Everything from the line containing "IDLE: begin" through the last line of the data below should be given again exactly, both end lines included and nothing more.

Segment Start: Source data

<file path="src/rtl/beam_monitor_pkg.sv">
// Shared types and default parameter values for the beam monitor.
package beam_monitor_pkg;

  localparam int NCH_DEF       = 4;
  localparam int CLK_DIV_DEF   = 10000;
  localparam int DEB_TICKS_DEF = 3;
  localparam int CNT_W_DEF     = 8;

  // Width of the per-channel stable-tick counter; holds DEB_TICKS up to 15.
  localparam int STABLE_W = 4;

  typedef enum logic {
    IDLE  = 1'b0,
    OFFER = 1'b1
  } offer_state_t;

endpackage

</file>
<file path="src/rtl/beam_channel.sv">
// One break-beam channel: 2-flop synchronizer, tick-based debounce,
// break-edge event, toggle flag and (with BEAM_MONITOR_COUNT_EN) a
// saturating break counter.
module beam_channel
  import beam_monitor_pkg::*;
#(
  parameter int DEB_TICKS = DEB_TICKS_DEF
`ifdef BEAM_MONITOR_COUNT_EN
  , parameter int CNT_W = CNT_W_DEF
`endif
) (
  input  logic clk,
  input  logic rst_n,
  input  logic sense,
  input  logic tick,
  input  logic clr,
  output logic brk,
  output logic toggle,
  output logic brk_evt
`ifdef BEAM_MONITOR_COUNT_EN
  , output logic [CNT_W-1:0] count
`endif
);

  logic                sync1;
  logic                sync2;
  logic [STABLE_W-1:0] stable_cnt;
  logic                differ;
  logic                flip;

  // sense is active-low (0 = broken), brk is active-high
  assign differ = (~sync2) != brk;
  assign flip   = tick && differ && (stable_cnt == STABLE_W'(DEB_TICKS - 1));

  // Synchronizer idles high (beam intact) so reset release cannot fake a break
  always_ff @(posedge clk or negedge rst_n) begin
    if (!rst_n) begin
      sync1 <= 1'b1;
      sync2 <= 1'b1;
    end else begin
      sync1 <= sense;
      sync2 <= sync1;
    end
  end

  // Debounce: count consecutive differing ticks, flip brk on DEB_TICKS
  always_ff @(posedge clk or negedge rst_n) begin
    if (!rst_n) begin
      brk        <= 1'b0;
      stable_cnt <= '0;
      brk_evt    <= 1'b0;
    end else begin
      brk_evt <= flip && !brk;
      if (tick) begin
        if (flip) begin
          brk        <= ~brk;
          stable_cnt <= '0;
        end else if (differ) begin
          stable_cnt <= stable_cnt + 1'b1;
        end else begin
          stable_cnt <= '0;
        end
      end
    end
  end

  // Toggle flips on each break event; clr takes priority over a same-clk event
  always_ff @(posedge clk or negedge rst_n) begin
    if (!rst_n) begin
      toggle <= 1'b0;
    end else if (clr) begin
      toggle <= 1'b0;
    end else if (brk_evt) begin
      toggle <= ~toggle;
    end
  end

`ifdef BEAM_MONITOR_COUNT_EN
  // Saturating break counter
  always_ff @(posedge clk or negedge rst_n) begin
    if (!rst_n) begin
      count <= '0;
    end else if (clr) begin
      count <= '0;
    end else if (brk_evt && !(&count)) begin
      count <= count + 1'b1;
    end
  end
`endif

endmodule

</file>
<file path="src/rtl/beam_monitor.sv">
// Multi-channel break-beam monitor: shared sample-tick prescaler, NCH
// debounced channels, pending-event flags and an IDLE/OFFER handshake FSM
// that offers the lowest pending channel. Define BEAM_MONITOR_COUNT_EN to
// add per-channel saturating break counters and the count port.
module beam_monitor
  import beam_monitor_pkg::*;
#(
  parameter int NCH       = NCH_DEF,
  parameter int CLK_DIV   = CLK_DIV_DEF,
  parameter int DEB_TICKS = DEB_TICKS_DEF,
  parameter int CNT_W     = CNT_W_DEF
) (
  input  logic                                      clk,
  input  logic                                      rst_n,
  input  logic [NCH-1:0]                            sense,
  input  logic                                      clr,
  output logic                                      run,
  output logic [NCH-1:0]                            brk,
  output logic [NCH-1:0]                            toggle,
  output logic                                      evt_valid,
  output logic [((NCH > 1) ? $clog2(NCH) : 1)-1:0]  evt_ch,
  input  logic                                      evt_ready
`ifdef BEAM_MONITOR_COUNT_EN
  , output logic [NCH*CNT_W-1:0]                    count
`endif
);

  localparam int CHW = (NCH > 1) ? $clog2(NCH) : 1;
  localparam int PW  = $clog2(CLK_DIV);

  logic [PW-1:0]  presc;
  logic           tick;
  logic [NCH-1:0] brk_evt;
  logic [NCH-1:0] pending;
  logic [NCH-1:0] accept_mask;
  logic [CHW-1:0] first_pend;
  offer_state_t   state_q;
  offer_state_t   state_d;
  logic           latch_ch;

  assign tick = (presc == PW'(CLK_DIV - 1));

  // Run indicator rises on the first edge after reset release
  always_ff @(posedge clk or negedge rst_n) begin
    if (!rst_n) run <= 1'b0;
    else        run <= 1'b1;
  end

  // Sample-tick prescaler wrapping at CLK_DIV-1
  always_ff @(posedge clk or negedge rst_n) begin
    if (!rst_n)    presc <= '0;
    else if (tick) presc <= '0;
    else           presc <= presc + 1'b1;
  end

  for (genvar i = 0; i < NCH; i++) begin : g_ch
    beam_channel #(
      .DEB_TICKS(DEB_TICKS)
`ifdef BEAM_MONITOR_COUNT_EN
      , .CNT_W(CNT_W)
`endif
    ) u_ch (
      .clk     (clk),
      .rst_n   (rst_n),
      .sense   (sense[i]),
      .tick    (tick),
      .clr     (clr),
      .brk     (brk[i]),
      .toggle  (toggle[i]),
      .brk_evt (brk_evt[i])
`ifdef BEAM_MONITOR_COUNT_EN
      , .count (count[i*CNT_W +: CNT_W])
`endif
    );
  end

  // Lowest-index pending channel
  always_comb begin
    first_pend = '0;
    for (int i = NCH - 1; i >= 0; i--) begin
      if (pending[i]) first_pend = CHW'(i);
    end
  end

  assign accept_mask = (state_q == OFFER && evt_ready) ? (NCH'(1) << evt_ch) : '0;

  // Pending flags: accepted channel clears, a coincident new event re-sets it
  always_ff @(posedge clk or negedge rst_n) begin
    if (!rst_n)   pending <= '0;
    else if (clr) pending <= '0;
    else          pending <= (pending & ~accept_mask) | brk_evt;
  end

  // Offer FSM next-state
  always_comb begin
    state_d  = state_q;
    latch_ch = 1'b0;
    case (state_q)
      IDLE: begin
        if (|pending) begin
          state_d  = OFFER;
          latch_ch = 1'b1;
        end
      end
      OFFER: begin
        if (evt_ready) state_d = IDLE;
      end
      default: state_d = IDLE;
    endcase
    if (clr) state_d = IDLE;
  end

  // Offer FSM state and latched channel index
  always_ff @(posedge clk or negedge rst_n) begin
    if (!rst_n) begin
      state_q <= IDLE;
      evt_ch  <= '0;
    end else begin
      state_q <= state_d;
      if (latch_ch && !clr) evt_ch <= first_pend;
    end
  end

  assign evt_valid = (state_q == OFFER);

endmodule

</file>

Segment End: Source data

Written answer:
      IDLE: begin
        if (|pending) begin
          state_d  = OFFER;
          latch_ch = 1'b1;
        end
      end
      OFFER: begin
        if (evt_ready) state_d = IDLE;
      end
      default: state_d = IDLE;
    endcase
    if (clr) state_d = IDLE;
  end

  // Offer FSM state and latched channel index
  always_ff @(posedge clk or negedge rst_n) begin
    if (!rst_n) begin
      state_q <= IDLE;
      evt_ch  <= '0;
    end else begin
      state_q <= state_d;
      if (latch_ch && !clr) evt_ch <= first_pend;
    end
  end

  assign evt_valid = (state_q == OFFER);

endmodule

</file>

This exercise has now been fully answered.